== DATA PROVIDED ==
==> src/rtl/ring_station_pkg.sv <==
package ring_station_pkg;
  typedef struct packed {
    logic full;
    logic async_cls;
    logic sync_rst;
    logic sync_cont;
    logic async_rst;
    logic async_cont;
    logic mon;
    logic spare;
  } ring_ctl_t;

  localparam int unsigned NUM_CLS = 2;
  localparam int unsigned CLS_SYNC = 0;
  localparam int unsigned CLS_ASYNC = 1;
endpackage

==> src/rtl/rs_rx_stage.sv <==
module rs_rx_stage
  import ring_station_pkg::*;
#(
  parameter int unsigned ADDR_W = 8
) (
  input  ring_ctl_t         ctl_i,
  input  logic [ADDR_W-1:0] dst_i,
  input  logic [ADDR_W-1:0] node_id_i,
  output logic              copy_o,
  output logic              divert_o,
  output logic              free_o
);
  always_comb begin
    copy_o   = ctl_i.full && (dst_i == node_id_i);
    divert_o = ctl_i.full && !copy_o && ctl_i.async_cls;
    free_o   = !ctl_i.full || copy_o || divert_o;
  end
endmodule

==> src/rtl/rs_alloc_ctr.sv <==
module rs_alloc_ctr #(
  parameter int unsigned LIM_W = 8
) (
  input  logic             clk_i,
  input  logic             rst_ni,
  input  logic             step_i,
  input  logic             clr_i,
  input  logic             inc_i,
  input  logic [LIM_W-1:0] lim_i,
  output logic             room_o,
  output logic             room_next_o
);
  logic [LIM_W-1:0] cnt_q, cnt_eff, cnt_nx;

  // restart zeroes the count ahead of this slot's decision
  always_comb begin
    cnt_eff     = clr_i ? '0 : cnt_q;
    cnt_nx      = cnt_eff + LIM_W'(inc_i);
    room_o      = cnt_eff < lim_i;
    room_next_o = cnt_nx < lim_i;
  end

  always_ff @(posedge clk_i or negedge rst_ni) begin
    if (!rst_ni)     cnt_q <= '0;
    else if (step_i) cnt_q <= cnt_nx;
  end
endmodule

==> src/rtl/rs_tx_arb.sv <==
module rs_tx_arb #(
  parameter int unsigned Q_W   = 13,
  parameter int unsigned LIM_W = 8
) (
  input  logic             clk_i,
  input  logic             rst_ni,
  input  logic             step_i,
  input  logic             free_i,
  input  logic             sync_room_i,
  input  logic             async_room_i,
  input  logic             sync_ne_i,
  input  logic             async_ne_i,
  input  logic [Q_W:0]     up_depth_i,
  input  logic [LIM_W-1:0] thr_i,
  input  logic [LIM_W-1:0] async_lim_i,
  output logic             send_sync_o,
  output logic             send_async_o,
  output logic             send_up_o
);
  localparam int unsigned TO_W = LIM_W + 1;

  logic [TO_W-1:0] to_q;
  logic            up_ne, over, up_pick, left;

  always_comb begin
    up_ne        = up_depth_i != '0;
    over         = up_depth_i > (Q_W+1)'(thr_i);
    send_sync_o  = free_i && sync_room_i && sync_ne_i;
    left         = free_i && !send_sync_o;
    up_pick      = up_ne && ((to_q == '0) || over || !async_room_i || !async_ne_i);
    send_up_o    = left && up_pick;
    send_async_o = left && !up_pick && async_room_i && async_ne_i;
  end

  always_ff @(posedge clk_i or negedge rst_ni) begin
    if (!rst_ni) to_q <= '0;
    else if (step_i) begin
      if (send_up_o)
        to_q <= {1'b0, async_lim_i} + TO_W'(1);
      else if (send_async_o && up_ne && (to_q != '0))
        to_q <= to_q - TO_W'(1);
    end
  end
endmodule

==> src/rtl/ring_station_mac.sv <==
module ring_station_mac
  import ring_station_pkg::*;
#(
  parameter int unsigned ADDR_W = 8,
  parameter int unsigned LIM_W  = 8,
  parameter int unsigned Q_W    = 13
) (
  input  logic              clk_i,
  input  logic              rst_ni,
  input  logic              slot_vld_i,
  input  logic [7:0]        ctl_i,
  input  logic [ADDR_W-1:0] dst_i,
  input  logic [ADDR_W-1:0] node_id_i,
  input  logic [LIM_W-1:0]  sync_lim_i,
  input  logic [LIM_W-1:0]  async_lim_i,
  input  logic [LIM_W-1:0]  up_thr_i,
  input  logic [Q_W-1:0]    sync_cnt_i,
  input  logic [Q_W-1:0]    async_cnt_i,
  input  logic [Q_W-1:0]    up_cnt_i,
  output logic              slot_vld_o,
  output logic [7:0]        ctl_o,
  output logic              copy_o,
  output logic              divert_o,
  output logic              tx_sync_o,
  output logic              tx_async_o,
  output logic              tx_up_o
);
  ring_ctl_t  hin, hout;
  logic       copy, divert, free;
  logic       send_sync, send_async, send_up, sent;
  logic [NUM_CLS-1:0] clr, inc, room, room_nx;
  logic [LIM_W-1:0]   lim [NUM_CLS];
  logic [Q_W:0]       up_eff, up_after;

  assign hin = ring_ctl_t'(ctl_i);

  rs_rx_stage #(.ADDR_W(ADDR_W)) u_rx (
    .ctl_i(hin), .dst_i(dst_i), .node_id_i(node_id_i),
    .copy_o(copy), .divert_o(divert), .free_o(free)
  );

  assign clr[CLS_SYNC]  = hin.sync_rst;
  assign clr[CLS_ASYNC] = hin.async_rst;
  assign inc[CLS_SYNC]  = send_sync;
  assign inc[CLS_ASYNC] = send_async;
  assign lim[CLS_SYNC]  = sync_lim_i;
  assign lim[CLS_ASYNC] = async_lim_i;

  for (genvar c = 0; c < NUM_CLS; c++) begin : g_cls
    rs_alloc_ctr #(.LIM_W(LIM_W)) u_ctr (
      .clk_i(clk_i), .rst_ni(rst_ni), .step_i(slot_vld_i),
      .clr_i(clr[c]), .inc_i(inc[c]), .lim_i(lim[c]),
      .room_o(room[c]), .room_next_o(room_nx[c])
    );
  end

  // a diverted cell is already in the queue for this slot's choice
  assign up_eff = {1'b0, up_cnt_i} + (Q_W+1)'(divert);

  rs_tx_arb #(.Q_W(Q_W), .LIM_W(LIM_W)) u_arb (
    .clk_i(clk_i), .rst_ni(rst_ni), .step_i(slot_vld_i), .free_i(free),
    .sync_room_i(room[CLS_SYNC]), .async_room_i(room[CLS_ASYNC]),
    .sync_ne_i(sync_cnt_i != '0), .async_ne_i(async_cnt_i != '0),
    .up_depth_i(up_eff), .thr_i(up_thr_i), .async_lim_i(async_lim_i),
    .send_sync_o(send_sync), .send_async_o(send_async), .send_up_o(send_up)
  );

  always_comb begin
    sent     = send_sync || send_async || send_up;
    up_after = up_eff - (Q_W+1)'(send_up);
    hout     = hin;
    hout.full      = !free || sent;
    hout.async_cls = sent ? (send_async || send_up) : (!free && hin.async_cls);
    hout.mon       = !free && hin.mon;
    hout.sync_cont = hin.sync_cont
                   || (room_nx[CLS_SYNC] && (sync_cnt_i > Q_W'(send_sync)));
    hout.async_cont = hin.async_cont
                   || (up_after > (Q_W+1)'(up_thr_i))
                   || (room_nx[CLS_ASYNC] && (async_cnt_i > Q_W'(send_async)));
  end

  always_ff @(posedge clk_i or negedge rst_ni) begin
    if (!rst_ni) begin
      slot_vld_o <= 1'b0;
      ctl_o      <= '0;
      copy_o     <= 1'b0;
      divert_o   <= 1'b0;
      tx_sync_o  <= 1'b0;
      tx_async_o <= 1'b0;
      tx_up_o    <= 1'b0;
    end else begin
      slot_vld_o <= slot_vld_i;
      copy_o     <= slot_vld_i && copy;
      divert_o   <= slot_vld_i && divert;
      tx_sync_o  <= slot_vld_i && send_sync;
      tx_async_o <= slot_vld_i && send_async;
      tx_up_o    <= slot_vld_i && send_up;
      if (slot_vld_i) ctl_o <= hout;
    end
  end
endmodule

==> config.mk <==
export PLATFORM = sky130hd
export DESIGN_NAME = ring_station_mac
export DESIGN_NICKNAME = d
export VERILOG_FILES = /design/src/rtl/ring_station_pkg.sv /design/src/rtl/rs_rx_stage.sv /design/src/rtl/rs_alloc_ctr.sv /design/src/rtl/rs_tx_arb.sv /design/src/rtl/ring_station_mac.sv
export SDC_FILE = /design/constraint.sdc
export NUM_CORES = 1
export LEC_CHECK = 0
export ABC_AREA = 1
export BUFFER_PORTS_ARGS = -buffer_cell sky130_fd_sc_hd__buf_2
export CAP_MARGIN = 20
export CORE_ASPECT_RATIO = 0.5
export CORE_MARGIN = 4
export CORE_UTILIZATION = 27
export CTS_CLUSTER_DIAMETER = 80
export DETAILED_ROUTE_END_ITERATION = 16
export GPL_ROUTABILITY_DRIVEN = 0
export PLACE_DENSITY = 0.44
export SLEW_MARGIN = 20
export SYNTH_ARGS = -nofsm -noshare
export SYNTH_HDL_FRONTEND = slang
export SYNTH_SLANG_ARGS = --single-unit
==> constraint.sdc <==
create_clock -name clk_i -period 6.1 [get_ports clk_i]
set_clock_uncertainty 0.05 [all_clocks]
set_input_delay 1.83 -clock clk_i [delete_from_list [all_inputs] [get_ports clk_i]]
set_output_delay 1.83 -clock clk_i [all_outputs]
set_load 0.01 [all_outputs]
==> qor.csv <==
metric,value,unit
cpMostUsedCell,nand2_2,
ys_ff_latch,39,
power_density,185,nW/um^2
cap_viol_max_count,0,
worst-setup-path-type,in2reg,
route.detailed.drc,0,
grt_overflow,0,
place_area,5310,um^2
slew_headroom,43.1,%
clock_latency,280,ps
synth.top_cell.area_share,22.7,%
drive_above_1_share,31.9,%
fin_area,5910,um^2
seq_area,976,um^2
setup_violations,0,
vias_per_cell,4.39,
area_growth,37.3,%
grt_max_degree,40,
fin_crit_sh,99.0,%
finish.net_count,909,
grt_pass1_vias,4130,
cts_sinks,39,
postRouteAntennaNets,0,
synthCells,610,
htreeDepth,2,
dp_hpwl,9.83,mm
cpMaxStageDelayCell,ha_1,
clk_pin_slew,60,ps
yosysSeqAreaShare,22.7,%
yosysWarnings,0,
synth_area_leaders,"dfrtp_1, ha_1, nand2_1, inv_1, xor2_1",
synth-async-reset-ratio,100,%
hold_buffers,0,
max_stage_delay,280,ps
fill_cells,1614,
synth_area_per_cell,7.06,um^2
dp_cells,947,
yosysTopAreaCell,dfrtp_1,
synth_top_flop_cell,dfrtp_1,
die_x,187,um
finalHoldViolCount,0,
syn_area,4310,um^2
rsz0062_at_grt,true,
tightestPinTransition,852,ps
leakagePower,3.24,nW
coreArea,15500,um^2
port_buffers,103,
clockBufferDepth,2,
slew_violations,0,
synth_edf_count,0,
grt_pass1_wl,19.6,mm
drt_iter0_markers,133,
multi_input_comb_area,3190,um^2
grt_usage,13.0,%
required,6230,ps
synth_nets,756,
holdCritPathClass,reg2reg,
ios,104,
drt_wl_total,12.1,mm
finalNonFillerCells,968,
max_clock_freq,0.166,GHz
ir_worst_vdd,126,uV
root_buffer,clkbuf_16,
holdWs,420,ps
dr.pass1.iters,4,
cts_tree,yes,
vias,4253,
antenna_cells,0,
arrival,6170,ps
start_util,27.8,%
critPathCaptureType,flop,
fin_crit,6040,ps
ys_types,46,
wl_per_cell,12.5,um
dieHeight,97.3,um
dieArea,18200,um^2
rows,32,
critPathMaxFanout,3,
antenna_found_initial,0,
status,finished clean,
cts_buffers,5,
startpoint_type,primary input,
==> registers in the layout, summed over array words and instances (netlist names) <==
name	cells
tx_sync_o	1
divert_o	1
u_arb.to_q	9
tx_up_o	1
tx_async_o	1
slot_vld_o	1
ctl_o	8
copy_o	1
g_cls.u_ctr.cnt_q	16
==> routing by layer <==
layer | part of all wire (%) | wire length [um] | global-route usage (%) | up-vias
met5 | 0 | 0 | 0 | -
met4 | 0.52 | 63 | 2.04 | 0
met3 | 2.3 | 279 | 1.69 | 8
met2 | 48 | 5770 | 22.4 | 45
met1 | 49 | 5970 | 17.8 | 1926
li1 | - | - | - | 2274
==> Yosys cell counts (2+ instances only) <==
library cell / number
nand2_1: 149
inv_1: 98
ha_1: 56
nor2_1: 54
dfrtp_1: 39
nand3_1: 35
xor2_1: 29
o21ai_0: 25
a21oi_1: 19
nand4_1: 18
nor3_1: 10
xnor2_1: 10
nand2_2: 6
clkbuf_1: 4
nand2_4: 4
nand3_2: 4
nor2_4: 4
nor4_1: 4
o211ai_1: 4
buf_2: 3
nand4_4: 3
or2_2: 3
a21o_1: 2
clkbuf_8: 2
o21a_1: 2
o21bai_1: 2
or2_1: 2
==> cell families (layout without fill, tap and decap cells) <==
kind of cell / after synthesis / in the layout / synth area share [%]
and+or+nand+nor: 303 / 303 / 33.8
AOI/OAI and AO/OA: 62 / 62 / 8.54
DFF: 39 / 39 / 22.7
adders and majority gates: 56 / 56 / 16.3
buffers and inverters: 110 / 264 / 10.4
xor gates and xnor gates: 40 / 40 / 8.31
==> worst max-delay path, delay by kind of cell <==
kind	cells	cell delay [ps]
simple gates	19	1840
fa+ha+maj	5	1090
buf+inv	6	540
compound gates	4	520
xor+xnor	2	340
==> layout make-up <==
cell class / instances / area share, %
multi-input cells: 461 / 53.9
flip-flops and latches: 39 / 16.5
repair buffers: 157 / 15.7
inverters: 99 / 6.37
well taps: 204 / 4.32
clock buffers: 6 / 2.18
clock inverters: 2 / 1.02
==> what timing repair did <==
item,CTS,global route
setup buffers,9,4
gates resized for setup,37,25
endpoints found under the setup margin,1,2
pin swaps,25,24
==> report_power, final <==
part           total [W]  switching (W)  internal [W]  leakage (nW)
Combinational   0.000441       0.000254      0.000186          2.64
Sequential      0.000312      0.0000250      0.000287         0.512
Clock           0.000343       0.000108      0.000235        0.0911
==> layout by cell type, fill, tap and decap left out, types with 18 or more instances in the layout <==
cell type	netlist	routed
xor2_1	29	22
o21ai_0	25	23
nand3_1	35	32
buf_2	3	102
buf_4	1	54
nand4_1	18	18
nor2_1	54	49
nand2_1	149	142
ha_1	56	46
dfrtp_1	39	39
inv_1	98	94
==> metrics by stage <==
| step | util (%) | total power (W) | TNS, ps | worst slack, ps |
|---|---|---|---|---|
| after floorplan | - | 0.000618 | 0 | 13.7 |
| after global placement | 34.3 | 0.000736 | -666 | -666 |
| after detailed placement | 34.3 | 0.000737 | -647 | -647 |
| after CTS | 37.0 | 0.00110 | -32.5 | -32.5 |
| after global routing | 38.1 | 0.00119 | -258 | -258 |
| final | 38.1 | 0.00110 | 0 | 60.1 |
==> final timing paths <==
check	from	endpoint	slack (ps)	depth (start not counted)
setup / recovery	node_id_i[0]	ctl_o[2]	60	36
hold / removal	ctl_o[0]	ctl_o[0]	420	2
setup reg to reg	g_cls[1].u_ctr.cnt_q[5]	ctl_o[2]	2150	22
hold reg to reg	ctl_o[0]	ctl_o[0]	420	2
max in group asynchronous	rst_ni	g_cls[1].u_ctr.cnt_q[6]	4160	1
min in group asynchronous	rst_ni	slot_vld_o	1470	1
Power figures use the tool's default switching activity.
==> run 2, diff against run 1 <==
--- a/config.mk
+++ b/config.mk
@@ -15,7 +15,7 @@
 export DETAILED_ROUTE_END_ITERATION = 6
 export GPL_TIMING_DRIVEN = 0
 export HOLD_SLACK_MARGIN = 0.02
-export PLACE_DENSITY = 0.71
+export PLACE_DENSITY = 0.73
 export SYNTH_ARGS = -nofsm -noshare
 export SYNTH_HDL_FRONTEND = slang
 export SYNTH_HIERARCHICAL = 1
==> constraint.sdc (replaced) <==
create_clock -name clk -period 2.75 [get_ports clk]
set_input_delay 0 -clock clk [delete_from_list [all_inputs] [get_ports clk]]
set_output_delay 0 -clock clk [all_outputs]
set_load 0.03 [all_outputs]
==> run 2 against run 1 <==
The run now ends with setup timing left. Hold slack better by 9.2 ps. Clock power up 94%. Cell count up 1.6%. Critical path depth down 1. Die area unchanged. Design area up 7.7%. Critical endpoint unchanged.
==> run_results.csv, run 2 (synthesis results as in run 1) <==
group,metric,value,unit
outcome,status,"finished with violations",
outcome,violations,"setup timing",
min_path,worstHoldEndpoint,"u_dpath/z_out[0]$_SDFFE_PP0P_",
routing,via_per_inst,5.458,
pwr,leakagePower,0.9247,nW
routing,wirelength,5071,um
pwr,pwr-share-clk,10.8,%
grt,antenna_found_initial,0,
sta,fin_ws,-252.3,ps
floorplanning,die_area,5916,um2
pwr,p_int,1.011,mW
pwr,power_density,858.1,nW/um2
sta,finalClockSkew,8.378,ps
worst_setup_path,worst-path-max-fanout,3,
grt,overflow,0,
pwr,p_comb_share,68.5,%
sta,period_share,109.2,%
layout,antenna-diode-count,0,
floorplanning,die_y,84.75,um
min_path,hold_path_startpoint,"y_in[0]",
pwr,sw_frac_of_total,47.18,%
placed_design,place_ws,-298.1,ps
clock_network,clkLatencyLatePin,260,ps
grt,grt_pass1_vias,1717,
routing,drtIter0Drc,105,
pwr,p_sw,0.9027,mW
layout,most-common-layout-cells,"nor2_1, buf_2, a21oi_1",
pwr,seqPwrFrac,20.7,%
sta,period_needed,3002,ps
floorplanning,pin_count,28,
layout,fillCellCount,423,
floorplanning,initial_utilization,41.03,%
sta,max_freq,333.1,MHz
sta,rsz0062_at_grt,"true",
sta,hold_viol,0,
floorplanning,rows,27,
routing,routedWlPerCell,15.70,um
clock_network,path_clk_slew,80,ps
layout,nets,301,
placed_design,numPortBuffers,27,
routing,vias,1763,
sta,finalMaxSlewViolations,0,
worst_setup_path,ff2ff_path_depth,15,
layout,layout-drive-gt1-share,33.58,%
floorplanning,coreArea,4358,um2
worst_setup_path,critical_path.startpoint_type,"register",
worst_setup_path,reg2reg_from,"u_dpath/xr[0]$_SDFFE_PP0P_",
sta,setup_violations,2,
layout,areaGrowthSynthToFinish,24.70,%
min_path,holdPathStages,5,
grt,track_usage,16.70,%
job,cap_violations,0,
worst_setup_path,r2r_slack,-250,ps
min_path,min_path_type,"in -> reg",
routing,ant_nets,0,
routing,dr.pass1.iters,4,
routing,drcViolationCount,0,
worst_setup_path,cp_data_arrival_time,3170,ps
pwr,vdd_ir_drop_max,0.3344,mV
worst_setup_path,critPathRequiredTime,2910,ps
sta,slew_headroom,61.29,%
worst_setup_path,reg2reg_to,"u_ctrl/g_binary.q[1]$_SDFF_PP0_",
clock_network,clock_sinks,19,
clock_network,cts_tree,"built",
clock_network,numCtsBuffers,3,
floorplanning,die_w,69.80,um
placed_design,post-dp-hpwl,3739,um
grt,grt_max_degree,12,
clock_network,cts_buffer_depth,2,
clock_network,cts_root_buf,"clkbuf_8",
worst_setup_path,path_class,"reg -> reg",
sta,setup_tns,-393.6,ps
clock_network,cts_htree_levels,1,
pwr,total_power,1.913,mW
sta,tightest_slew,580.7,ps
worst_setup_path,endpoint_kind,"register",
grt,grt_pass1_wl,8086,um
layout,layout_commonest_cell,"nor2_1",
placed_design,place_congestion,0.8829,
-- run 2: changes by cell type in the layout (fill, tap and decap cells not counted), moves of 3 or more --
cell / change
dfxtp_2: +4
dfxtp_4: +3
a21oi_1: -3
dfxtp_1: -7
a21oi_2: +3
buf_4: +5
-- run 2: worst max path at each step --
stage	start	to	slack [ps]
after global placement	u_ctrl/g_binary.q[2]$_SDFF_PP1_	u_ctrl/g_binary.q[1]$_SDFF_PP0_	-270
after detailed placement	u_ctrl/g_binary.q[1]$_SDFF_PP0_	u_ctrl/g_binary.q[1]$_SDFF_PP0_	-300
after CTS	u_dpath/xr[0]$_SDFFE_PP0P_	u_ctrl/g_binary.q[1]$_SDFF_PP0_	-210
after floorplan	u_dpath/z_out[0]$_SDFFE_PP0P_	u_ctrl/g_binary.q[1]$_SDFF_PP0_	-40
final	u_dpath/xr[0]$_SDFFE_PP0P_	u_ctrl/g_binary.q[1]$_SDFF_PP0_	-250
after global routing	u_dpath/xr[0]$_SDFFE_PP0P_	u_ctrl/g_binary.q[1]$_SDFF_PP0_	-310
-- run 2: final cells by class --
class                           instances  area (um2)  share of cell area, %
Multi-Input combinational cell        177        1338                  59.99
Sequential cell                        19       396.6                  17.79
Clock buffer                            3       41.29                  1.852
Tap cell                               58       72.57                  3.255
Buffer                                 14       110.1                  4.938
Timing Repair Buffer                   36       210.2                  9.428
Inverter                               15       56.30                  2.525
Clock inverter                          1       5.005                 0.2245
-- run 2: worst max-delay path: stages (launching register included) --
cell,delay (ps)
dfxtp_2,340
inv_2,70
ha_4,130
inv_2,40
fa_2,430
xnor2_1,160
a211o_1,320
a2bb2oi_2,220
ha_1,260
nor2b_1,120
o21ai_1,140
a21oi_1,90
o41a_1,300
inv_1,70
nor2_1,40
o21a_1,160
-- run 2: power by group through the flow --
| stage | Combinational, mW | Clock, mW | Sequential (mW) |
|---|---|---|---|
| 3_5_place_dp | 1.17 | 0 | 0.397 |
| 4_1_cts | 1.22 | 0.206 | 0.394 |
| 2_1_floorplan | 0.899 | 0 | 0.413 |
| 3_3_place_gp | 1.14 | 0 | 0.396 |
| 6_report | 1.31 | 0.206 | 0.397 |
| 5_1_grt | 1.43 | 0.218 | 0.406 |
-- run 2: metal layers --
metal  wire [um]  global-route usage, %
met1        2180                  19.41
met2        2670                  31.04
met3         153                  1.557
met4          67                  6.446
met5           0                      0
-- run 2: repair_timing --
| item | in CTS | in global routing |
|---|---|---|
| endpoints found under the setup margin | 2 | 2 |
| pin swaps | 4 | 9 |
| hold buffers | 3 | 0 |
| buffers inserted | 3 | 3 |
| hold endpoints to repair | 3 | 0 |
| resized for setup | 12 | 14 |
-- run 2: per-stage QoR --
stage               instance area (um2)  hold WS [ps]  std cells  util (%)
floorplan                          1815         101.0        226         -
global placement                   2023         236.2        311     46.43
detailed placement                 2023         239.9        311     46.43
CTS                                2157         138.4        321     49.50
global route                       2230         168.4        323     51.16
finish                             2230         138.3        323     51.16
===
Scan the entries above for lines with "outcome" in them, then report how many there are as a plain number.

2